In Japan, the Science Council of Japan published Current Status and Issues in New Plant Breeding Technology (NPBT) in 2014. Here, SPT (Speed Production Technology) was added to the eight technologies cited by the European Commission. This is rapid and efficient breeding. Fruit trees, for example, have a long period between flowering and fruit ripening. This is a technology that accelerates flowering or promotes the production of new generations. Such is the case with NARO's super-rapid rice development method. Subsequently, the promotion of NPBT was co-opted and a budget allotted in the Cross-Ministerial Strategic Innovation Promotion Program (SIP) launched by the government in fiscal 2014. SIP was then passed on to the Comprehensive Innovation Strategy from FY 2018, and the first issue that arose was how to respond to genome editing technology, for which applications were rapidly appearing with the advent of CRISPR-Cas9. The Japanese government decided not to regulate genome-editing technology because "unlike GMOs, no foreign genes remain," as with its original objective of not regulating NPBT.

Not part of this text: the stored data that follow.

== maple ==
Design manager, start of the top module:
module manager(
input clk,rst,rstk,sw,
input [0:0]next,
input [3:0]n,
input [2:0]mode,
input [9:0]moneyget,
input [9:0]timeget,
input swm,
input [0:0]nextt,
output reg[9:0]initial_money,
output reg [9:0]per_money,
output reg[9:0]num_of_park,
output reg[9:0]initial_vipmoney,
output reg [9:0]averagetime,
output reg[63:0]show
    );
Size: ~290 flip-flops, roughly 68000 µm² of cells after synthesis.
clock: 109.0 ns
lec_check: 0
cap_margin: 20
cell_pad_in_sites_global_placement: 2
core_margin: 2
core_utilization: 72
cts_cluster_diameter: 227
cts_cluster_size: 90
gpl_routability_driven: 0
gpl_timing_driven: 1
max_routing_layer: met5
min_routing_layer: met1
place_density: 0.95
slew_margin: 20
run.sh (not shown) runs the stock make flow with config.mk's settings and CLKGATE_MAP_FILE=.
maple: it failed during global placement without I/O, and the tool reported GPL-0301.
The inputs of quartz differ from those of maple as listed below.
- clearing PLACE_DENSITY, which used to be 0.95
- clearing MAX_ROUTING_LAYER, which used to be met5
- clearing MIN_ROUTING_LAYER, which used to be met1
- clearing CELL_PAD_IN_SITES_GLOBAL_PLACEMENT, which used to be 2
- clearing GPL_TIMING_DRIVEN, which used to be 1
- clearing CTS_CLUSTER_DIAMETER, which used to be 227
- clearing GPL_ROUTABILITY_DRIVEN, which used to be 0
- swapping 72 for 13 in CORE_UTILIZATION
- clearing CTS_CLUSTER_SIZE, which used to be 90
- swapping 109.0 for 138.0 in the clock period (ns, I/O delays scaled along)
Notes after the runs:
In summary, quartz completed successfully, with a layout that passed the timing, design-rule and antenna checks.
Diff quartz..maple | synthesized cell count | unchanged
Looking only at overall die width, and setting everything else aside, the higher value of maple and quartz goes to quartz.
When the final numbers for maple and quartz were put side by side, the core footprint turned out to be smaller in maple.
| sequential share of the synthesized area | quartz vs maple | ≈ equal |
Diff maple -> quartz: synthesized cell area roughly the same; proportion of synthesized flip-flops having asynchronous set or reset roughly the same; area of the die higher.
In quartz the starting density of the core turned out 59 points lower than in maple.
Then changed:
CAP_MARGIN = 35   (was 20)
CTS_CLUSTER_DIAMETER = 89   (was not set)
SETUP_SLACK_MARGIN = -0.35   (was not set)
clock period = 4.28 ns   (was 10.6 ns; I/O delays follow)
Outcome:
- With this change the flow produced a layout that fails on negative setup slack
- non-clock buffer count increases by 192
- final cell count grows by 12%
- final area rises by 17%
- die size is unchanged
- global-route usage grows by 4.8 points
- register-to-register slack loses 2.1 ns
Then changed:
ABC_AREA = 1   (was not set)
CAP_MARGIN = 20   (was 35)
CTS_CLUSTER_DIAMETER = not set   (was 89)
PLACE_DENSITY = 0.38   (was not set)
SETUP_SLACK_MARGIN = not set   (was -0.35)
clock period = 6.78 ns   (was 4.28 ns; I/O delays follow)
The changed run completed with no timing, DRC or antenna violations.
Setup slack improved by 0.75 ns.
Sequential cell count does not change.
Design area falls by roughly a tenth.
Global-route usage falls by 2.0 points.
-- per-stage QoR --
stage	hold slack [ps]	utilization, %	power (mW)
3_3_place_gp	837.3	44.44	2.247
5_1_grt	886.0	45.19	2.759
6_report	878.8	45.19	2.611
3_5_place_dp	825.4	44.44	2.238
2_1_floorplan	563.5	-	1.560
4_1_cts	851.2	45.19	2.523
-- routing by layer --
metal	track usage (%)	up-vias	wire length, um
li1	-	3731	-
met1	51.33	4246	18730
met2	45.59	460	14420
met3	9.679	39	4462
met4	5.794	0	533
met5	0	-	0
==> harbor <==
## fpu16_top
module fpu16_top(
    input         aclk,
    input  [15:0] a,
    input  [15:0] b,
    input         a_valid,
    input         b_valid,
    output [15:0] add_result,
    output        add_valid,
    output [15:0] sub_result,
    output        sub_valid,
    output [15:0] mul_result,
    output        mul_valid,
    output [7:0]  cmp_result,
    output        cmp_valid
    );
clock: 7.73 ns
lec_check: 0
abc_area: 1
cap_margin: 10
core_margin: 2
core_utilization: 72
cts_cluster_size: 72
gpl_timing_driven: 1
max_routing_layer: met4
min_routing_layer: met1
place_density_lb_addon: 0.06
setup_slack_margin: 0.75
slew_margin: 20
tns_end_percent: 45
run.sh (not shown) runs the stock make flow with config.mk's settings and CLKGATE_MAP_FILE=.
==> inputs of fjord, as changes to harbor <==
- CAP_MARGIN: 10 -> 20
- CORE_ASPECT_RATIO: not set -> 0.5
- CTS_CLUSTER_DIAMETER: not set -> 386
- CTS_CLUSTER_SIZE: 72 -> 100
- GPL_TIMING_DRIVEN: 1 -> not set
- MAX_ROUTING_LAYER: met4 -> not set
- MIN_ROUTING_LAYER: met1 -> not set
- PLACE_DENSITY: not set -> 0.41
- PLACE_DENSITY_LB_ADDON: 0.06 -> not set
- SETUP_SLACK_MARGIN: 0.75 -> 1.37
- TNS_END_PERCENT: 45 -> 10
==> flow/constraint.sdc (replaced) <==
create_clock -name core_clock -period 4.59 [get_ports {aclk}]
set_input_delay 0.9180 -clock core_clock [delete_from_list [all_inputs] [get_ports {aclk}]]
set_output_delay 0.9180 -clock core_clock [all_outputs]
set_load 0.01 [all_outputs]
==> inputs of raven, as changes to harbor <==
- ABC_AREA: 1 -> not set
- CAP_MARGIN: 10 -> 15
- CORE_UTILIZATION: 72 -> 70
- CTS_CLUSTER_SIZE: 72 -> not set
- GPL_TIMING_DRIVEN: 1 -> not set
- MIN_ROUTING_LAYER: met1 -> not set
- PLACE_DENSITY_LB_ADDON: 0.06 -> not set
- SETUP_SLACK_MARGIN: 0.75 -> 1.64
- TNS_END_PERCENT: 45 -> 5
==> flow/constraint.sdc (replaced) <==
create_clock -name core_clock -period 6.44 [get_ports {aclk}]
set_input_delay 1.2880 -clock core_clock [delete_from_list [all_inputs] [get_ports {aclk}]]
set_output_delay 1.2880 -clock core_clock [all_outputs]
set_load 0.01 [all_outputs]
==> comparison table <==
| metric | harbor | raven | fjord |
|---|---|---|---|
| Number of cells in Yosys stat | 3,692 | 3,271 | 3,692 |
| Vert. Die Dim | 210.8 um | 215.2 um | 150.3 um |
| Run status | did not finish | finished with violations | did not finish |
| Failing step | 5_1_grt | - | 5_1_grt |
| Reasons for failing layout checks | - | negative setup slack | - |
| Yosys cell types | 59 | 97 | 59 |
| Post CTS Setup Buffer Count | 60 | 57 | 75 |
| Placed cell area | 0.03459 sq mm | 0.03605 sq mm | 0.03536 sq mm |
| Sequential cell area fraction in the yosys report | 45.69% | 45.08% | 45.69% |
| Post_cts resized | 201 | 194 | 388 |
| AO/OA Area Share | 10.33% | 14.56% | 10.33% |
| Top cell area share | 45.69% | 45.08% | 45.69% |
| Post-synthesis chip area from yosys | 0.03080 sq mm | 0.03122 sq mm | 0.03080 sq mm |
| Xor/xnor share of the synthesized area | 2.925% | 3.358% | 2.925% |
| Post-Place Worst Slack | -0.8760 ns | -2.257 ns | -3.610 ns |
| Portion of netlist area occupied by mux cells | 0.5850% | 4.953% | 0.5850% |
| Adder-cell share of the synthesized area | 12.93% | 12.76% | 12.93% |
| Core area | 0.04204 sq mm | 0.04412 sq mm | 0.04211 sq mm |
| Placer's final routability congestion estimate | 1.042 | 1.047 | 1.012 |
| Synthesized instance count | 3,692 | 3,271 | 3,692 |
| Die outline area | 0.04445 sq mm | 0.04631 sq mm | 0.04455 sq mm |
| Floorplan Utilization | 73.26% | 70.76% | 73.14% |
| Total clock buffers created by CTS | 67 | 66 | 11 |
| Horiz. Die Dim | 210.8 um | 215.2 um | 296.5 um |
| Mapped Area | 0.03080 sq mm | 0.03122 sq mm | 0.03080 sq mm |
| Half-perimeter wire length after detailed placement | 65,640 um | 68,170 um | 68,550 um |
| Post-synthesis average cell area | 8.342 sq um | 9.545 sq um | 8.342 sq um |
| Number of rows created at floorplan | 75 | 77 | 53 |
| Simple-gate share of the synthesized area | 19.66% | 14.30% | 19.66% |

Thus, the response to NPBT has changed significantly with the advent of CRISPR-Cas9, but this was not only in the case of genome editing. The flounder epigenome-editing modifications being developed by Regional Fish are modifications of RNA-dependent DNA methylation (RdDM). Using CRISPR-Cas9, DNA methylation (disrupting the function of genes), which used to be done using RNA, can now be easily carried out to disrupt the function of genes. In the future, there will likely be more biotechnologies that are not subject to regulation because no foreign genes remain and are not genome-edited because they do not dissect DNA.

Notification for Sanatech Seed's new genome-edited tomato accepted

The Research Committee on Genetically Modified Food, etc. of the Newly Developed Food Research Committee of the Food Sanitation Subcommittee of the Pharmaceutical Affairs and Food Sanitation Council of the Ministry of Health, Labour and Welfare (MHLW) accepted a notification submitted by Sanatech Seed Co., Ltd. on July 27, for a high-GABA medium-sized tomato named "Esprosso." On the same day, the Ministry of Agriculture, Forestry and Fisheries (MAFF), also accepted the notification of an information document. Medium-sized tomatoes have thus been added to Sicilian Rouge, the cherry tomatoes currently produced and marketed.

MHLW holds hearing with cultured meat companies

On August 4, the Ministry of Health, Labour and Welfare (MHLW) held a meeting of the Research Committee on Newly Developed Foods under the Food Sanitation Subcommittee of the Pharmaceutical Affairs and Food Sanitation Council to hear from businesses about foods made using cell culture technology (so-called cultured meat). To date, MHLW has invited the development side to attend council meetings, but has not held hearings with organizations or individuals who are opposed or cautious about the technology.

MHLW responds to consumer groups' open letter on cultured meat

On August 4, MHLW responded to an open letter on cultured meat submitted by consumer groups including the Consumers Union of Japan. As cultured meat differs from conventional meat, the ministry is involved in ensuring food safety. MHLW responded that they were in the process of collecting information on safety, the status of research and development, and other matters concerning cultured meat. Citing intellectual property rights, MHLW has not made public important sections of the council deliberations.